- Your task: Of the entries below, restate word for word only the section that runs from the line with "other: 0 / 1 / 0" to the line with "xor+xnor,1,0.30", counting both ends.

(Data items)
* * * *

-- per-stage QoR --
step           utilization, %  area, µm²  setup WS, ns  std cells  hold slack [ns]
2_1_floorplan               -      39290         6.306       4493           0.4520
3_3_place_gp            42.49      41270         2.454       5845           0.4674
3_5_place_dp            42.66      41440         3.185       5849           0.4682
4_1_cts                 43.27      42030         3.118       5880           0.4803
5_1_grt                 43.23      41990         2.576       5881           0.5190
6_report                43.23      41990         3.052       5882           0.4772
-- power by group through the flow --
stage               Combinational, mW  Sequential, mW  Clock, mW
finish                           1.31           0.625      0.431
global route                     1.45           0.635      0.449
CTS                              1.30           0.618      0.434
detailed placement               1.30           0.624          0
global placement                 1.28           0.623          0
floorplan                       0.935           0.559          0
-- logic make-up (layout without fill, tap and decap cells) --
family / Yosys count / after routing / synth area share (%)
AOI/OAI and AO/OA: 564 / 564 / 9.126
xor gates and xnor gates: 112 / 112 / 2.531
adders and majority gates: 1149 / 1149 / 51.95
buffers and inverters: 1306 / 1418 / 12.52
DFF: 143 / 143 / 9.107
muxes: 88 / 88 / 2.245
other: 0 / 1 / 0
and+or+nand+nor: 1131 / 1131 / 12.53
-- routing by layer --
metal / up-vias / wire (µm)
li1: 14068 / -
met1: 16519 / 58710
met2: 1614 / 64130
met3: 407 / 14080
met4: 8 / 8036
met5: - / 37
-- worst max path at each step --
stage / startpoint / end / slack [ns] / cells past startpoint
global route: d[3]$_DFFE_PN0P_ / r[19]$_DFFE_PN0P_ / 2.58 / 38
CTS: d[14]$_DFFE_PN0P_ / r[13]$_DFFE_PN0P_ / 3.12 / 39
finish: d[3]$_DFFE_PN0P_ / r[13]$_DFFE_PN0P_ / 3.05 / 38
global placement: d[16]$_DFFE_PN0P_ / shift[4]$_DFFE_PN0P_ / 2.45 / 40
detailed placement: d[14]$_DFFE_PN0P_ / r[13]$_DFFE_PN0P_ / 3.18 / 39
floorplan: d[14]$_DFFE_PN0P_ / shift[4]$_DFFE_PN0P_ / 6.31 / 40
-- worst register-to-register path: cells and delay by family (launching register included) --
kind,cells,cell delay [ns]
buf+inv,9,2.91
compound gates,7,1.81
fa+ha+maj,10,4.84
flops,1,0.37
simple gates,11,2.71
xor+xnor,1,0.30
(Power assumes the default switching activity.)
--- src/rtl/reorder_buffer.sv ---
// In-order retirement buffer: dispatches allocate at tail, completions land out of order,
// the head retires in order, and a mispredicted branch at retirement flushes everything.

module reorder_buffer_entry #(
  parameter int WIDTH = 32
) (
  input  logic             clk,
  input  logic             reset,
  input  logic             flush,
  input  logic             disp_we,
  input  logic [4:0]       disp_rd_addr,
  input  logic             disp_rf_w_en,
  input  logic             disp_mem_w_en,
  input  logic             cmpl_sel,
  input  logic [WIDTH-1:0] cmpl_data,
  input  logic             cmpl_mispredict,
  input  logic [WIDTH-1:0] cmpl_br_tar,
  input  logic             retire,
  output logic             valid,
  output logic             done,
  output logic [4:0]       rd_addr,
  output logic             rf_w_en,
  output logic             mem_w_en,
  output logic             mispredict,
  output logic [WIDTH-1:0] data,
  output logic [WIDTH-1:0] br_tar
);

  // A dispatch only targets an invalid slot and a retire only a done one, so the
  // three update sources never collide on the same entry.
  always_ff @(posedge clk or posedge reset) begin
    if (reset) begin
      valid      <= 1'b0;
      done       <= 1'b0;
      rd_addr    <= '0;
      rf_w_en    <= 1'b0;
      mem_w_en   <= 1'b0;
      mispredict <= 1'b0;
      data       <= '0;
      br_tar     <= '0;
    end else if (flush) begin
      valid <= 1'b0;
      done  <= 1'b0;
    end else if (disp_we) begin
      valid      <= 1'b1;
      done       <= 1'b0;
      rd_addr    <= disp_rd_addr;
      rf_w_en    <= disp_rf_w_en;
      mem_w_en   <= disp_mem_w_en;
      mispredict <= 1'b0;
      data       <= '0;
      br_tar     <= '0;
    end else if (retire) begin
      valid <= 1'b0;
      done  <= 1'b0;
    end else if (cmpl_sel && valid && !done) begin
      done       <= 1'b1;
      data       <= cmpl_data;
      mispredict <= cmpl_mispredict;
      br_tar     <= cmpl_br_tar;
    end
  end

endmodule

* * * *

- Result of the exercise:
other: 0 / 1 / 0
and+or+nand+nor: 1131 / 1131 / 12.53
-- routing by layer --
metal / up-vias / wire (µm)
li1: 14068 / -
met1: 16519 / 58710
met2: 1614 / 64130
met3: 407 / 14080
met4: 8 / 8036
met5: - / 37
-- worst max path at each step --
stage / startpoint / end / slack [ns] / cells past startpoint
global route: d[3]$_DFFE_PN0P_ / r[19]$_DFFE_PN0P_ / 2.58 / 38
CTS: d[14]$_DFFE_PN0P_ / r[13]$_DFFE_PN0P_ / 3.12 / 39
finish: d[3]$_DFFE_PN0P_ / r[13]$_DFFE_PN0P_ / 3.05 / 38
global placement: d[16]$_DFFE_PN0P_ / shift[4]$_DFFE_PN0P_ / 2.45 / 40
detailed placement: d[14]$_DFFE_PN0P_ / r[13]$_DFFE_PN0P_ / 3.18 / 39
floorplan: d[14]$_DFFE_PN0P_ / shift[4]$_DFFE_PN0P_ / 6.31 / 40
-- worst register-to-register path: cells and delay by family (launching register included) --
kind,cells,cell delay [ns]
buf+inv,9,2.91
compound gates,7,1.81
fa+ha+maj,10,4.84
flops,1,0.37
simple gates,11,2.71
xor+xnor,1,0.30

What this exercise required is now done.